PCGH-Redaktion schrieb:


> Verglichen mit den aktuellen 10-nm-Chips können mit Nanosheets erstellte Chips entweder 40 Prozent mehr Leistung bei gleichem Energiebedarf liefern oder aber bei gleicher Leistung 75 Prozent Energie einsparen.


Das hört sich sehr gut an, und klingt nach echten Fortschritt.
Dann sollten sich die großen Foundries auch auf diese Technologie konzentrieren.

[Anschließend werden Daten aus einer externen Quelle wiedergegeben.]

==> inputs of run Y <==
Design EC_TOP, start of the top module:
module EC_TOP(
    clk, rst_n, in_valid,
    in_Px, in_Py, in_Qx, in_Qy, in_prime, in_a,
    out_valid, out_Rx, out_Ry
);
input clk, rst_n, in_valid;
input [6-1:0] in_Px, in_Py, in_Qx, in_Qy, in_prime, in_a;
output reg out_valid;
output reg [6-1:0] out_Rx, out_Ry;
localparam S_IDLE = 0;
localparam S_IN_DATA = 1;
localparam S_P_ADD = 2;
localparam S_P_DOU = 3;
localparam S_XR_YR = 4;
localparam S_OUT = 5;
parameter IP_WIDTH = 6;
reg [2:0] current_state, next_state;
reg [3:0] cnt_s_p;
reg [2:0] cnt_xr_yr;
reg [5:0] px_reg;
reg [5:0] py_reg;
reg [5:0] qx_reg;
reg [5:0] qy_reg;
reg [5:0] a_reg;
reg [5:0] prime_reg;
wire [5:0] p_sub_xp;
wire [5:0] p_sub_yp;
wire [5:0] p_sub_xq;
wire [5:0] p_sub_xr;
wire [6:0] xq_xp1;
wire [6:0] yq_yp1;
wire [7:0] xr_w;
wire [6:0] xp2_3_a;
reg [5:0] xr_reg ;
reg [5:0] s_reg;
reg [11:0] mod_in;
wire [5:0] mod_out;
reg [IP_WIDTH-1:0]  IN_2;
wire [IP_WIDTH-1:0] OUT_INV;
reg [5:0] yp2_ip;
wire [6:0] xp_xr1;
wire [11:0]mul_out;
reg [5:0] mul_in1, mul_in2;
wire [6:0] s_xp_xr1_yp1;
always@(posedge clk or negedge rst_n) begin
    if(!rst_n)
        current_state <= S_IDLE;
    else
        current_state <= next_state;
end
always@(*) begin
    case (current_state)
        S_IDLE:    next_state = in_valid? S_IN_DATA:S_IDLE;
        S_IN_DATA: next_state = (px_reg==qx_reg && py_reg==qy_reg)? S_P_DOU:S_P_ADD;
        S_P_ADD:   next_state = (cnt_s_p==4)? S_XR_YR:S_P_ADD;
        S_P_DOU:   next_state = (cnt_s_p==8)? S_XR_YR:S_P_DOU;
        S_XR_YR:   next_state = (cnt_xr_yr==6)? S_OUT:S_XR_YR;
        S_OUT:     next_state = S_IDLE;
        default: next_state = S_IDLE;
    endcase
end
always @(posedge clk or negedge rst_n) begin
    if (!rst_n) 
        cnt_s_p <= 0;    
    else begin
        if(current_state==S_P_ADD && cnt_s_p<=3)
            cnt_s_p <= cnt_s_p + 1;
        else if(current_state==S_P_DOU && cnt_s_p<=7)
            cnt_s_p <= cnt_s_p + 1;
        else
            cnt_s_p <= 0;
    end  
end
always @(posedge clk or negedge rst_n) begin
    if (!rst_n) 
  ...
export LEC_CHECK = 0
export ABC_AREA = 1
export CAP_MARGIN = 10
export CELL_PAD_IN_SITES_DETAIL_PLACEMENT = 0
export CORE_ASPECT_RATIO = 0.69
export CORE_MARGIN = 8
export CORE_UTILIZATION = 40
export CTS_CLUSTER_DIAMETER = 51
export GPL_ROUTABILITY_DRIVEN = 1
export MIN_ROUTING_LAYER = met2
export SLEW_MARGIN = 40
export TNS_END_PERCENT = 5
create_clock -name core_clock -period 77.0 [get_ports {clk}]
run.sh (not shown) runs the stock make flow with config.mk's settings and CLKGATE_MAP_FILE=.
==> run R (differences from run Y) <==
==> flow/config.mk (replaced) <==
export PLATFORM = sky130hd
export DESIGN_NAME = EC_TOP
export DESIGN_NICKNAME = EC_TOP
export VERILOG_FILES = /design/flow/design.v
export SDC_FILE = /design/flow/constraint.sdc
export NUM_CORES = 4
export LEC_CHECK = 0
export ABC_AREA = 0
export CAP_MARGIN = 20
export CORE_ASPECT_RATIO = 0.5
export CORE_MARGIN = 8
export CORE_UTILIZATION = 58
export CTS_CLUSTER_DIAMETER = 74
export GPL_ROUTABILITY_DRIVEN = 0
export HOLD_SLACK_MARGIN = -0.07
export MAX_ROUTING_LAYER = met4
export SETUP_SLACK_MARGIN = -2.0
export SLEW_MARGIN = 0
export TNS_END_PERCENT = 40
==> notes <==
- Run R completed with no timing, DRC or antenna violations. Run Y finished but fails on design-rule violations.
- Sequential cell count is the same in run R and run Y.
- Against run R, the worst setup slack of run Y is better by 6100 ps.
- Between run R and run Y, the lower area after synthesis is in run R (gap 2.5%, measured against run Y).
- Global-route usage: run Y is higher than run R (4.3 points).
- Against run R, the clock skew of run Y is lower by 5.0 ps.
- Clock-buffer cell count is the same in run R and run Y.
- Against run Y, the via count of run R is smaller by 33%.

* * *

==> job 2198: inputs <==
Starting RTL as in the previous note.
Settings: LEC_CHECK=0, ABC_AREA=1, CAP_MARGIN=15, CORE_MARGIN=2, CORE_UTILIZATION=72, CTS_CLUSTER_DIAMETER=202, CTS_CLUSTER_SIZE=70, GPL_ROUTABILITY_DRIVEN=0, MAX_ROUTING_LAYER=met4, PLACE_DENSITY_LB_ADDON=0.01, SETUP_SLACK_MARGIN=4.07, SLEW_MARGIN=20; clock period 14.2 ns.
==> job 4565 (differences from job 2198) <==
ABC_AREA = default   (was 1)
CAP_MARGIN = 20   (was 15)
CORE_UTILIZATION = 40   (was 72)
CTS_CLUSTER_DIAMETER = default   (was 202)
CTS_CLUSTER_SIZE = default   (was 70)
GPL_ROUTABILITY_DRIVEN = default   (was 0)
MAX_ROUTING_LAYER = default   (was met4)
PLACE_DENSITY_LB_ADDON = default   (was 0.01)
SETUP_SLACK_MARGIN = default   (was 4.07)
==> flow/constraint.sdc (replaced) <==
create_clock -name core_clock -period 72.4 [get_ports {clk}]
set_input_delay 14.4800 -clock core_clock [delete_from_list [all_inputs] [get_ports {clk}]]
set_output_delay 14.4800 -clock core_clock [all_outputs]
set_load 0.01 [all_outputs]
==> job 343 (differences from job 2198) <==
ABC_AREA = default   (was 1)
CAP_MARGIN = 20   (was 15)
CORE_UTILIZATION = 65   (was 72)
CTS_CLUSTER_DIAMETER = default   (was 202)
CTS_CLUSTER_SIZE = default   (was 70)
GPL_ROUTABILITY_DRIVEN = default   (was 0)
MAX_ROUTING_LAYER = default   (was met4)
PLACE_DENSITY_LB_ADDON = default   (was 0.01)
SETUP_SLACK_MARGIN = default   (was 4.07)
==> flow/constraint.sdc (replaced) <==
create_clock -name core_clock -period 59.2 [get_ports {clk}]
set_input_delay 11.8400 -clock core_clock [delete_from_list [all_inputs] [get_ports {clk}]]
set_output_delay 11.8400 -clock core_clock [all_outputs]
set_load 0.01 [all_outputs]
==> flow_summary_export.csv <==
group,metric,value,unit
outcome,status,"did not finish",
outcome,stop_stage,"clock tree synthesis (4_1_cts)",
outcome,firstError,"[ERROR DPL-0033] detailed placement checks failed during check placement.",
synth,yosysUniqueCellTypes,75,
synth,yosys_area,25300,µm²
synth,ys_cells,3679,
synth,common_cells,"748 x nand2_1, 612 x inv_1, 416 x ha_1",
synth,ys_seq_share,0.109,
synth,synth_area,25300,µm²
placement,place_inst,4871,
synth,top_cells_by_area,"ha_1 21%, nand2_1 11%, dfrtp_1 11%",
placement,place_ws,-41700,ps
die,core_util_floorplan,0.732,
synth,ys_sh_aoi,0.141,
die,dieArea,36600,µm²
synth,simple_gate_area_frac,0.260,
die,core,34500,µm²
synth,mux_share,0.00564,
synth,syn_inst,3679,
placement,placed_cell_area,32100,µm²
synth,adder_share,0.292,
die,rows,68,
(the above is from job 2198)
==> flow_summary_export.csv <==
group,metric,value,unit
outcome,status,"complete, but fails checks",
outcome,so_faults,"negative setup slack",
placement,placed_cell_area,26900,µm²
synth,yosysUniqueCellTypes,100,
sta,setup_viol,12,
die,rows,71,
synth,simple_gate_area_frac,0.185,
synth,ys_seq_share,0.112,
synth,yosys_area,24600,µm²
synth,common_cells,"416 x ha_1, 299 x nor2_1, 292 x inv_1",
placement,place_ws,-2460,ps
synth,mux_share,0.0476,
die,core,37500,µm²
synth,ys_cells,3098,
die,dieArea,39500,µm²
sta,finalWorstSetupSlack,-2240,ps
die,core_util_floorplan,0.657,
(the above is from job 343)
==> flow_summary_export.csv <==
group,metric,value,unit
die,core,60600,µm²
die,rows,90,
die,core_util_floorplan,0.407,
die,dieArea,63600,µm²
sta,setup_viol,0,
clock_network,clk_latency,370,ps
synth,adder_share,0.300,
synth,top_cells_by_area,"ha_1 21%, dfrtp_1 11%, fa_1 8.9%",
synth,simple_gate_area_frac,0.185,
outcome,status,"complete, no violations",
placement,place_inst,3878,
synth,yosys_area,24600,µm²
synth,mux_share,0.0476,
synth,common_cells,"416 x ha_1, 299 x nor2_1, 292 x inv_1",
synth,yosysUniqueCellTypes,100,
synth,synth_area,24600,µm²
global_routing,grt_most_used_layer,"met2",
synth,ys_seq_share,0.112,
synth,syn_inst,3098,
(the above is from job 4565)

Fragt sich nur, was man dann nach 5nm machen will?


----------



## BoMbY (7. Juni 2017)

matty2580 schrieb:


> Fragt sich nur, was man dann nach 5nm machen will?



Das Silizium aufgeben. Kohlenstoff in verschiedenen Formen/Zuständen scheint derzeit ein guter Kandidat für die Zukunft zu sein.


----------



## ZeXes (7. Juni 2017)

Graphen soll ja der Wunderstoff der Zukunft sein.., vllt. auch in Prozessoren. .?


----------



## Pu244 (7. Juni 2017)

Die Grenze liegt bei 20 Atomen Abstand, also etwa 2,2nm, allerdings muß man in der Lage sein diese auch exakt einzuhalten, man wird also schon vorher aufhören müssen.



Silverfalcon schrieb:


> Nach "echten" 5nm müssen wir halt die Anzahl an Kernen auf den Chips extrem steigern wenn wir mehr Leistung wollen und dem entsprechend werden auch die dies dann größer. Aber man sieht ja bei AMDs Threadripper große Sockel sind gar kein Problem.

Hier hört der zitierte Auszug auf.